§ **Aim of the task**
A stretch of the entries below is to be set down exactly, running from the line with "189 | 200 |" through the line with "[worst min path at each step]", both included, and no other line.
(Source data Opens)
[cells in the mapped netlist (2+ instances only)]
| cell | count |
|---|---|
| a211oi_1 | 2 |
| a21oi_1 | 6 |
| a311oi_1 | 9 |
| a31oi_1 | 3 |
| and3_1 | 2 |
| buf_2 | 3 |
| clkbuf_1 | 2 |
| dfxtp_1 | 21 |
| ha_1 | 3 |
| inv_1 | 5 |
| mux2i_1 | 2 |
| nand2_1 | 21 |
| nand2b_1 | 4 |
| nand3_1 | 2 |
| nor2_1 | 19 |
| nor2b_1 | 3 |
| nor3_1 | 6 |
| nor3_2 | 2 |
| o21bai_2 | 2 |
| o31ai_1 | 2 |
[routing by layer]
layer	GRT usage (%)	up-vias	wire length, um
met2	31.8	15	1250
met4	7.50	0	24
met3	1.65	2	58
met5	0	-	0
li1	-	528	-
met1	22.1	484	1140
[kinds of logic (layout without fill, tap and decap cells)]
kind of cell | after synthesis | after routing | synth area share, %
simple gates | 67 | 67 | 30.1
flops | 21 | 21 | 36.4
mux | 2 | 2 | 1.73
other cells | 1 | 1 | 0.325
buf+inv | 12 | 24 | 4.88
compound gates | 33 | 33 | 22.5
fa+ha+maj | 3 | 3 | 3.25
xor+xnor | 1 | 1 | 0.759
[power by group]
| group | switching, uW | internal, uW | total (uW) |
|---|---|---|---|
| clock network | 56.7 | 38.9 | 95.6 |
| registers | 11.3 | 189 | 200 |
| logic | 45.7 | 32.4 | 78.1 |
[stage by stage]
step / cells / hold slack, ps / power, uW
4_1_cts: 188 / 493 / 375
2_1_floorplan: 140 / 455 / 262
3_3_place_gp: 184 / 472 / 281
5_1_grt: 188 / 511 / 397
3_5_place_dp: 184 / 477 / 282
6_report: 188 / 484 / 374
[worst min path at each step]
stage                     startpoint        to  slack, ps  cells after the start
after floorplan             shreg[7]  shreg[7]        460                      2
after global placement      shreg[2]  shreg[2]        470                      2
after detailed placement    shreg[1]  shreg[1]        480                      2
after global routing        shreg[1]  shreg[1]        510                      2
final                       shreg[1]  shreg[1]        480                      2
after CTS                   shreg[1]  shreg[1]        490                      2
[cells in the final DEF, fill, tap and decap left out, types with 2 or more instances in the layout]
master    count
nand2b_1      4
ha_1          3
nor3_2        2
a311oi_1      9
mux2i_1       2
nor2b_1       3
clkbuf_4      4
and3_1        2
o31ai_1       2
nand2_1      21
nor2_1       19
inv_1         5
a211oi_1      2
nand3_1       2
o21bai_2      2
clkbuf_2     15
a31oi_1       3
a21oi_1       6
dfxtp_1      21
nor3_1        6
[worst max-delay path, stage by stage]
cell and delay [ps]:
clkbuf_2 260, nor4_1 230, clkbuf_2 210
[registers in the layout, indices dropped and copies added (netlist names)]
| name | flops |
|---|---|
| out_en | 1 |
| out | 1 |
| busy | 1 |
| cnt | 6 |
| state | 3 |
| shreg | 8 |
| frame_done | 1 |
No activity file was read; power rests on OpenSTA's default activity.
`src/rtl/qnigma_pkg.sv`:
```
// qnigma_pkg -- shared types and constants for the qnigma IPv6 router table.
//
// Provides the address types, the Router Advertisement metadata structures
// presented alongside a received RA, and the link defaults.
package qnigma_pkg;

  localparam int          PREFIX_LENGTH = 64;
  localparam logic [15:0] MTU_DEFAULT   = 16'd1500;

  typedef logic [47:0]  mac_t;
  typedef logic [127:0] ip_t;
  typedef logic [63:0]  pfx_t;   // on-link prefix, upper 64 bits of an address

  // IP header addresses of the received packet; rem is the RA source.
  typedef struct packed {
    ip_t rem;
    ip_t loc;
  } meta_ip_t;

  typedef struct packed {
    logic [15:0] lifetime;       // router lifetime in seconds
  } rtr_inf_t;

  typedef struct packed {
    logic [7:0]  lng;            // prefix length in bits
    pfx_t        pfx;
    logic [31:0] pfx_life;       // valid lifetime, all-ones = infinite
  } pfx_inf_t;

  typedef struct packed {
    logic [31:0] lifetime;       // all-ones = infinite
    ip_t         ip;
  } rdnss_t;

  typedef struct packed {
    rtr_inf_t    rtr;
    pfx_inf_t    opt_pfx_inf;
    rdnss_t      opt_rdnss;
    logic [31:0] opt_mtu;
  } meta_icmp_t;

  // Which parts of meta_icmp carry valid data for the current strobe.
  typedef struct packed {
    logic ra;
    logic opt_pfx_inf;
    logic opt_rdnss;
    logic opt_mtu;
  } meta_icmp_pres_t;

endpackage

```
`src/rtl/qnigma_rtr_tbl_if.sv`:
```
// qnigma_rtr_tbl_if -- Router Advertisement metadata bus.
//
// Signals:
//   rcv             one-cycle strobe, metadata below is valid
//   meta_mac        RA source MAC
//   meta_ip         RA source/destination IP
//   meta_icmp       RA body fields and options
//   meta_icmp_pres  per-field presence flags
// Modports: master drives the bus (parser side), slave consumes it (table).
interface qnigma_rtr_tbl_if;
  import qnigma_pkg::*;

  logic            rcv;
  mac_t            meta_mac;
  meta_ip_t        meta_ip;
  meta_icmp_t      meta_icmp;
  meta_icmp_pres_t meta_icmp_pres;

  modport master (output rcv, meta_mac, meta_ip, meta_icmp, meta_icmp_pres);
  modport slave  (input  rcv, meta_mac, meta_ip, meta_icmp, meta_icmp_pres);
endinterface

```
`src/rtl/qnigma_rtr_tbl.sv`:
```
// qnigma_rtr_tbl -- IPv6 default-router, prefix, RDNSS and MTU table.
//
// Learns state from received Router Advertisements and ages it on a
// 1-second tick.
//
// Ports:
//   clk, rst     clock, asynchronous active-high reset
//   tick_s       one-cycle 1-second tick
//   ra           RA metadata bus (slave)
//   rtr_ip/mac   selected default router (lowest-index valid entry)
//   rtr_det      at least one router known
//   rtr_cnt      number of valid router entries
//   pfx/pfx_vld  prefix table contents
//   dns_ip/avl   RDNSS server address and validity
//   mtu          link MTU
//   ovf          pulse: an RA entry was dropped because its table was full
module qnigma_rtr_tbl
  import qnigma_pkg::*;
#(
  parameter int RTR_N   = 4,
  parameter int PFX_N   = 2,
  parameter int PFX_LEN = PREFIX_LENGTH
) (
  input  logic                       clk,
  input  logic                       rst,
  input  logic                       tick_s,
  qnigma_rtr_tbl_if.slave            ra,
  output ip_t                        rtr_ip,
  output mac_t                       rtr_mac,
  output logic                       rtr_det,
  output logic [$clog2(RTR_N+1)-1:0] rtr_cnt,
  output pfx_t                       pfx [PFX_N],
  output logic [PFX_N-1:0]           pfx_vld,
  output ip_t                        dns_ip,
  output logic                       dns_avl,
  output logic [15:0]                mtu,
  output logic                       ovf
);

  localparam int          RIW      = (RTR_N > 1) ? $clog2(RTR_N) : 1;
  localparam int          PIW      = (PFX_N > 1) ? $clog2(PFX_N) : 1;
  localparam int          CW       = $clog2(RTR_N + 1);
  localparam logic [31:0] LIFE_INF = '1;

  // Router table storage
  logic        r_vld  [RTR_N];
  ip_t         r_ip   [RTR_N];
  mac_t        r_mac  [RTR_N];
  logic [15:0] r_life [RTR_N];

  // Prefix lifetimes (prefix values and valid flags live in the outputs)
  logic [31:0] p_life [PFX_N];

  logic [31:0] dns_life;
  logic        rtr_det_d;

  // Fields not consumed by this block
  logic unused_ok;
  assign unused_ok = ^{ra.meta_ip.loc, ra.meta_icmp.opt_pfx_inf.lng[7]};

  // ---------------------------------------------------------------------
  // Router table update decision: match, else lowest free, else replace
  // the shortest-lived entry if the new lifetime is strictly longer.
  // ---------------------------------------------------------------------
  logic           r_hit, r_free, r_wr, r_clr, r_drop;
  logic [RIW-1:0] r_hit_idx, r_free_idx, r_min_idx, r_idx;
  logic [15:0]    r_min_life, r_lt;

  // NOTE: every combinational output gets a default before any branch so
  // no path leaves it unassigned, which would otherwise infer a latch.
  always_comb begin
    r_lt       = ra.meta_icmp.rtr.lifetime;
    r_hit      = 1'b0;
    r_hit_idx  = '0;
    r_free     = 1'b0;
    r_free_idx = '0;
    r_min_idx  = '0;
    r_min_life = r_life[0];
    for (int i = 0; i < RTR_N; i++) begin
      if (r_vld[i] && (r_ip[i] == ra.meta_ip.rem)) begin
        r_hit     = 1'b1;
        r_hit_idx = RIW'(i);
      end
      if (!r_vld[i] && !r_free) begin
        r_free     = 1'b1;
        r_free_idx = RIW'(i);
      end
      // strict compare keeps ties on the lowest index
      if (r_life[i] < r_min_life) begin
        r_min_life = r_life[i];
        r_min_idx  = RIW'(i);
      end
    end

    r_wr   = 1'b0;
    r_clr  = 1'b0;
    r_drop = 1'b0;
    r_idx  = '0;
    if (ra.rcv && ra.meta_icmp_pres.ra) begin
      if (r_hit) begin
        r_idx = r_hit_idx;
        r_clr = (r_lt == '0);
        r_wr  = (r_lt != '0);
      end else if (r_lt != '0) begin
        if (r_free) begin
          r_wr  = 1'b1;
          r_idx = r_free_idx;
        end else if (r_lt > r_min_life) begin
          r_wr  = 1'b1;
          r_idx = r_min_idx;
        end else begin
          r_drop = 1'b1;
        end
      end
    end
  end

  // ---------------------------------------------------------------------
  // Prefix table update decision, same policy keyed on the prefix value.
  // ---------------------------------------------------------------------
  logic           p_req, p_hit, p_free, p_wr, p_clr, p_drop;
  logic [PIW-1:0] p_hit_idx, p_free_idx, p_min_idx, p_idx;
  logic [31:0]    p_min_life, p_lt;

  always_comb begin
    p_lt  = ra.meta_icmp.opt_pfx_inf.pfx_life;
    p_req = ra.rcv && ra.meta_icmp_pres.opt_pfx_inf &&
            (ra.meta_icmp.opt_pfx_inf.lng[6:0] == 7'(PFX_LEN));
    p_hit      = 1'b0;
    p_hit_idx  = '0;
    p_free     = 1'b0;
    p_free_idx = '0;
    p_min_idx  = '0;
    p_min_life = p_life[0];
    for (int i = 0; i < PFX_N; i++) begin
      if (pfx_vld[i] && (pfx[i] == ra.meta_icmp.opt_pfx_inf.pfx)) begin
        p_hit     = 1'b1;
        p_hit_idx = PIW'(i);
      end
      if (!pfx_vld[i] && !p_free) begin
        p_free     = 1'b1;
        p_free_idx = PIW'(i);
      end
      if (p_life[i] < p_min_life) begin
        p_min_life = p_life[i];
        p_min_idx  = PIW'(i);
      end
    end

    p_wr   = 1'b0;
    p_clr  = 1'b0;
    p_drop = 1'b0;
    p_idx  = '0;
    if (p_req) begin
      if (p_hit) begin
        p_idx = p_hit_idx;
        p_clr = (p_lt == '0);
        p_wr  = (p_lt != '0);
      end else if (p_lt != '0) begin
        if (p_free) begin
          p_wr  = 1'b1;
          p_idx = p_free_idx;
        end else if (p_lt > p_min_life) begin
          p_wr  = 1'b1;
          p_idx = p_min_idx;
        end else begin
          p_drop = 1'b1;
        end
      end
    end
  end

  // ---------------------------------------------------------------------
  // Router table state. The entry written by an RA takes the advertised
  // lifetime as-is even when a tick lands in the same cycle.
  // ---------------------------------------------------------------------
  // NOTE: state is assigned with <= so every flop samples the values from
  // before the edge, independent of statement order.
  // NOTE: the tables are small register arrays and are reset explicitly,
  // since stale valid bits after reset would advertise phantom routers.
  always_ff @(posedge clk or posedge rst) begin
    if (rst) begin
      for (int i = 0; i < RTR_N; i++) begin
        r_vld[i]  <= 1'b0;
        r_ip[i]   <= '0;
        r_mac[i]  <= '0;
        r_life[i] <= '0;
      end
    end else begin
      for (int i = 0; i < RTR_N; i++) begin
        if (r_wr && (r_idx == RIW'(i))) begin
          r_vld[i]  <= 1'b1;
          r_ip[i]   <= ra.meta_ip.rem;
          r_mac[i]  <= ra.meta_mac;
          r_life[i] <= r_lt;
        end else if (r_clr && (r_idx == RIW'(i))) begin
          r_vld[i]  <= 1'b0;
          r_life[i] <= '0;
        end else if (tick_s && r_vld[i]) begin
          if (r_life[i] <= 16'd1) begin
            r_vld[i]  <= 1'b0;
            r_life[i] <= '0;
          end else begin
            r_life[i] <= r_life[i] - 16'd1;
          end
        end
      end
    end
  end

  // Prefix table state; all-ones lifetime never ages.
  always_ff @(posedge clk or posedge rst) begin
    if (rst) begin
      pfx_vld <= '0;
      for (int i = 0; i < PFX_N; i++) begin
        pfx[i]    <= '0;
        p_life[i] <= '0;
      end
    end else begin
      for (int i = 0; i < PFX_N; i++) begin
        if (p_wr && (p_idx == PIW'(i))) begin
          pfx_vld[i] <= 1'b1;
          pfx[i]     <= ra.meta_icmp.opt_pfx_inf.pfx;
          p_life[i]  <= p_lt;
        end else if (p_clr && (p_idx == PIW'(i))) begin
          pfx_vld[i] <= 1'b0;
          p_life[i]  <= '0;
        end else if (tick_s && pfx_vld[i] && (p_life[i] != LIFE_INF)) begin
          if (p_life[i] <= 32'd1) begin
            pfx_vld[i] <= 1'b0;
            p_life[i]  <= '0;
          end else begin
            p_life[i] <= p_life[i] - 32'd1;
          end
        end
      end
    end
  end

  // ---------------------------------------------------------------------
  // Selected router and count, registered from the current table.
  // ---------------------------------------------------------------------
  logic           r_any;
  logic [RIW-1:0] r_sel;
  logic [CW-1:0]  r_num;

  always_comb begin
    r_any = 1'b0;
    r_sel = '0;
    r_num = '0;
    for (int i = RTR_N - 1; i >= 0; i--) begin
      if (r_vld[i]) begin
        r_any = 1'b1;
        r_sel = RIW'(i);
      end
      r_num = r_num + CW'(r_vld[i]);
    end
  end

  // With no router left, the last address is kept; rtr_det says it is stale.
  always_ff @(posedge clk or posedge rst) begin
    if (rst) begin
      rtr_det   <= 1'b0;
      rtr_det_d <= 1'b0;
      rtr_cnt   <= '0;
      rtr_ip    <= '0;
      rtr_mac   <= '0;
    end else begin
      rtr_det   <= r_any;
      rtr_det_d <= rtr_det;
      rtr_cnt   <= r_num;
      if (r_any) begin
        rtr_ip  <= r_ip[r_sel];
        rtr_mac <= r_mac[r_sel];
      end
    end
  end

  // ---------------------------------------------------------------------
  // RDNSS, MTU and overflow.
  // ---------------------------------------------------------------------
  logic mtu_ok;
  assign mtu_ok = ra.rcv && ra.meta_icmp_pres.opt_mtu &&
                  (ra.meta_icmp.opt_mtu[31:16] == '0) &&
                  (ra.meta_icmp.opt_mtu[15:0] >= 16'd1280) &&
                  (ra.meta_icmp.opt_mtu[15:0] <= MTU_DEFAULT);

  always_ff @(posedge clk or posedge rst) begin
    if (rst) begin
      dns_avl  <= 1'b0;
      dns_ip   <= '0;
      dns_life <= '0;
      mtu      <= MTU_DEFAULT;
      ovf      <= 1'b0;
    end else begin
      ovf <= r_drop | p_drop;

      if (ra.rcv && ra.meta_icmp_pres.opt_rdnss) begin
        if (ra.meta_icmp.opt_rdnss.lifetime != '0) begin
          dns_avl  <= 1'b1;
          dns_ip   <= ra.meta_icmp.opt_rdnss.ip;
          dns_life <= ra.meta_icmp.opt_rdnss.lifetime;
        end else begin
          dns_avl  <= 1'b0;
          dns_life <= '0;
        end
      end else if (tick_s && dns_avl && (dns_life != LIFE_INF)) begin
        if (dns_life <= 32'd1) begin
          dns_avl  <= 1'b0;
          dns_life <= '0;
        end else begin
          dns_life <= dns_life - 32'd1;
        end
      end

      // Losing the last router falls back to the default link MTU the
      // cycle after rtr_cnt reaches zero.
      if (rtr_det_d && !rtr_det) begin
        mtu <= MTU_DEFAULT;
      end else if (mtu_ok) begin
        mtu <= ra.meta_icmp.opt_mtu[15:0];
      end
    end
  end

endmodule

```
`src/flat_wrapper.sv`:
```
// flat-port wrapper written by rule: the top's interface ports become plain ports
module qnigma_rtr_tbl_flat import qnigma_pkg::*;
#(
  parameter int RTR_N   = 4,
  parameter int PFX_N   = 2,
  parameter int PFX_LEN = PREFIX_LENGTH
)
  (clk, rst, tick_s, rtr_ip, rtr_mac, rtr_det, rtr_cnt, pfx, pfx_vld, dns_ip, dns_avl, mtu, ovf, ra_rcv, ra_meta_mac, ra_meta_ip, ra_meta_icmp, ra_meta_icmp_pres);
  qnigma_rtr_tbl_if ra_i ();
  input  logic clk;
  input  logic rst;
  input  logic tick_s;
  output ip_t rtr_ip;
  output mac_t rtr_mac;
  output logic rtr_det;
  output logic [$clog2(RTR_N+1)-1:0] rtr_cnt;
  output pfx_t pfx[PFX_N];
  output logic [PFX_N-1:0] pfx_vld;
  output ip_t dns_ip;
  output logic dns_avl;
  output logic [15:0] mtu;
  output logic ovf;
  input wire logic [$bits(ra_i.rcv)-1:0] ra_rcv;
  input wire logic [$bits(ra_i.meta_mac)-1:0] ra_meta_mac;
  input wire logic [$bits(ra_i.meta_ip)-1:0] ra_meta_ip;
  input wire logic [$bits(ra_i.meta_icmp)-1:0] ra_meta_icmp;
  input wire logic [$bits(ra_i.meta_icmp_pres)-1:0] ra_meta_icmp_pres;
  assign ra_i.rcv = ra_rcv;
  assign ra_i.meta_mac = ra_meta_mac;
  assign ra_i.meta_ip = ra_meta_ip;
  assign ra_i.meta_icmp = ra_meta_icmp;
  assign ra_i.meta_icmp_pres = ra_meta_icmp_pres;
  qnigma_rtr_tbl #(.RTR_N(RTR_N), .PFX_N(PFX_N), .PFX_LEN(PFX_LEN)) u_core (.clk(clk), .rst(rst), .tick_s(tick_s), .ra(ra_i), .rtr_ip(rtr_ip), .rtr_mac(rtr_mac), .rtr_det(rtr_det), .rtr_cnt(rtr_cnt), .pfx(pfx), .pfx_vld(pfx_vld), .dns_ip(dns_ip), .dns_avl(dns_avl), .mtu(mtu), .ovf(ovf));
endmodule
```
===== src/rtl/voice_allocator_pkg.sv =====
// voice_allocator_pkg: shared constants, FSM/action enums and a priority helper for the voice allocator
package voice_allocator_pkg;
   localparam int NUM_VOICES = 4;
   localparam int DEF_FREQ_W = 8;
   localparam int RANK_W = 2;
   typedef enum logic [1:0] {IDLE, DECIDE, WRITE} state_t;
   typedef enum logic [2:0] {ACT_NOP, ACT_RETRIG, ACT_ALLOC, ACT_STEAL, ACT_CLEAR} act_t;
   // Index of the lowest set bit; zero when nothing is set.
   function automatic logic [RANK_W-1:0] first_set(input logic [NUM_VOICES-1:0] v);
      first_set = '0;
      for (int i = NUM_VOICES - 1; i >= 0; i--)
         if (v[i]) first_set = RANK_W'(i);
   endfunction
endpackage
--- src/rtl/inference_scheduler_pkg.sv ---
// Shared types and defaults for the inference scheduler: FSM encoding,
// channel/alarm defaults and the saturating run-counter helper.
package inference_scheduler_pkg;

    localparam int DATA_WIDTH    = 16;
    localparam int DEF_NUM_CH    = 4;
    localparam int DEF_VOTE_W    = 6;
    localparam int DEF_ALARM_SET = 3;
    localparam int DEF_ALARM_CLR = 4;
    localparam int RUN_W         = 4;

    typedef logic [RUN_W-1:0] run_t;

    typedef enum logic [1:0] {
        SCHED_IDLE  = 2'd0,
        SCHED_ISSUE = 2'd1,
        SCHED_CAPT  = 2'd2
    } sched_state_t;

    function automatic run_t sat_inc(input run_t v);
        return (v == '1) ? v : v + 1'b1;
    endfunction

endpackage

--- src/rtl/rr_arbiter.sv ---
// Combinational round-robin arbiter: picks the first requester after 'last'
// (cyclic), returning both a one-hot grant and its index.
module rr_arbiter #(
    parameter int N  = 4,
    parameter int IW = $clog2(N)
) (
    input  logic [N-1:0]  req,
    input  logic [IW-1:0] last,
    output logic [N-1:0]  gnt,
    output logic [IW-1:0] idx,
    output logic          any
);

    logic [IW-1:0] cand;

    // Walk from the farthest position to the nearest so the nearest requester
    // after 'last' is the one left in idx.
    always_comb begin
        idx  = '0;
        cand = '0;
        any  = |req;
        for (int k = N; k >= 1; k--) begin
            cand = IW'((int'(last) + k) % N);
            if (req[cand]) idx = cand;
        end
        gnt = any ? (N'(1) << idx) : '0;
    end

endmodule

--- src/rtl/inference_scheduler.sv ---
// Round-robin scheduler sharing one classifier across NUM_CH sensor channels,
// with per-channel debounced anomaly alarms.
module inference_scheduler
    import inference_scheduler_pkg::*;
#(
    parameter int NUM_CH    = DEF_NUM_CH,
    parameter int DATA_W    = DATA_WIDTH,
    parameter int VOTE_W    = DEF_VOTE_W,
    parameter int ALARM_SET = DEF_ALARM_SET,
    parameter int ALARM_CLR = DEF_ALARM_CLR
) (
    input  logic                       clk,
    input  logic                       rst_n,
    input  logic                       enable,
    input  logic                       clear,
    input  logic [NUM_CH-1:0]          req,
    input  logic [NUM_CH*DATA_W-1:0]   feat_accel_in,
    input  logic [NUM_CH*DATA_W-1:0]   feat_brake_in,
    output logic [NUM_CH-1:0]          req_ack,
    output logic                       cls_valid,
    output logic [DATA_W-1:0]          cls_accel,
    output logic [DATA_W-1:0]          cls_brake,
    input  logic [VOTE_W-1:0]          cls_vote,
    input  logic                       cls_anomaly,
    output logic                       res_valid,
    output logic [$clog2(NUM_CH)-1:0]  res_ch,
    output logic [VOTE_W-1:0]          res_vote,
    output logic                       res_anomaly,
    output logic [NUM_CH-1:0]          alarm,
    output logic                       alarm_any
);

    localparam int   CH_W   = $clog2(NUM_CH);
    localparam run_t SET_TH = run_t'(ALARM_SET);
    localparam run_t CLR_TH = run_t'(ALARM_CLR);

    sched_state_t state, state_nx;

    logic [CH_W-1:0]   last_grant;
    logic [CH_W-1:0]   gnt_idx;
    logic [NUM_CH-1:0] gnt_oh;
    logic              gnt_any;
    logic              grant_go;

    logic [NUM_CH-1:0][RUN_W-1:0] anom_run, anom_nx;
    logic [NUM_CH-1:0][RUN_W-1:0] clean_run, clean_nx;
    logic [NUM_CH-1:0]            alarm_nx;

    logic [DATA_W-1:0] accel_ch [NUM_CH];
    logic [DATA_W-1:0] brake_ch [NUM_CH];

    for (genvar i = 0; i < NUM_CH; i++) begin : g_unpack
        assign accel_ch[i] = feat_accel_in[i*DATA_W +: DATA_W];
        assign brake_ch[i] = feat_brake_in[i*DATA_W +: DATA_W];
    end

    rr_arbiter #(
        .N  (NUM_CH),
        .IW (CH_W)
    ) u_arb (
        .req  (req),
        .last (last_grant),
        .gnt  (gnt_oh),
        .idx  (gnt_idx),
        .any  (gnt_any)
    );

    always_comb begin
        state_nx = state;
        grant_go = 1'b0;
        case (state)
            SCHED_IDLE: begin
                if (enable && gnt_any) begin
                    grant_go = 1'b1;
                    state_nx = SCHED_ISSUE;
                end
            end
            SCHED_ISSUE: state_nx = SCHED_CAPT;
            SCHED_CAPT:  state_nx = SCHED_IDLE;
            default:     state_nx = SCHED_IDLE;
        endcase
    end

    // Only the channel whose result is being captured moves; clear wins over it.
    always_comb begin
        anom_nx  = anom_run;
        clean_nx = clean_run;
        alarm_nx = alarm;
        if (clear) begin
            anom_nx  = '0;
            clean_nx = '0;
            alarm_nx = '0;
        end else if (state == SCHED_CAPT) begin
            if (cls_anomaly) begin
                anom_nx[last_grant]  = sat_inc(anom_run[last_grant]);
                clean_nx[last_grant] = '0;
                if (anom_nx[last_grant] >= SET_TH) alarm_nx[last_grant] = 1'b1;
            end else begin
                clean_nx[last_grant] = sat_inc(clean_run[last_grant]);
                anom_nx[last_grant]  = '0;
                if (clean_nx[last_grant] >= CLR_TH) alarm_nx[last_grant] = 1'b0;
            end
        end
    end

    always_ff @(posedge clk or negedge rst_n) begin
        if (!rst_n) begin
            state       <= SCHED_IDLE;
            last_grant  <= CH_W'(NUM_CH - 1);
            req_ack     <= '0;
            cls_valid   <= 1'b0;
            cls_accel   <= '0;
            cls_brake   <= '0;
            res_valid   <= 1'b0;
            res_ch      <= '0;
            res_vote    <= '0;
            res_anomaly <= 1'b0;
            alarm       <= '0;
            alarm_any   <= 1'b0;
            anom_run    <= '0;
            clean_run   <= '0;
        end else begin
            state     <= state_nx;
            req_ack   <= grant_go ? gnt_oh : '0;
            // The classifier sees data_valid in the cycle after the ack cycle.
            cls_valid <= (state == SCHED_ISSUE);
            res_valid <= (state == SCHED_CAPT);
            if (grant_go) begin
                last_grant <= gnt_idx;
                cls_accel  <= accel_ch[gnt_idx];
                cls_brake  <= brake_ch[gnt_idx];
            end
            if (state == SCHED_CAPT) begin
                res_ch      <= last_grant;
                res_vote    <= cls_vote;
                res_anomaly <= cls_anomaly;
            end
            anom_run  <= anom_nx;
            clean_run <= clean_nx;
            alarm     <= alarm_nx;
            alarm_any <= |alarm_nx;
        end
    end

endmodule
(Source data Closes)
§ **Solution for this task**
| registers | 11.3 | 189 | 200 |
| logic | 45.7 | 32.4 | 78.1 |
[stage by stage]
step / cells / hold slack, ps / power, uW
4_1_cts: 188 / 493 / 375
2_1_floorplan: 140 / 455 / 262
3_3_place_gp: 184 / 472 / 281
5_1_grt: 188 / 511 / 397
3_5_place_dp: 184 / 477 / 282
6_report: 188 / 484 / 374
[worst min path at each step]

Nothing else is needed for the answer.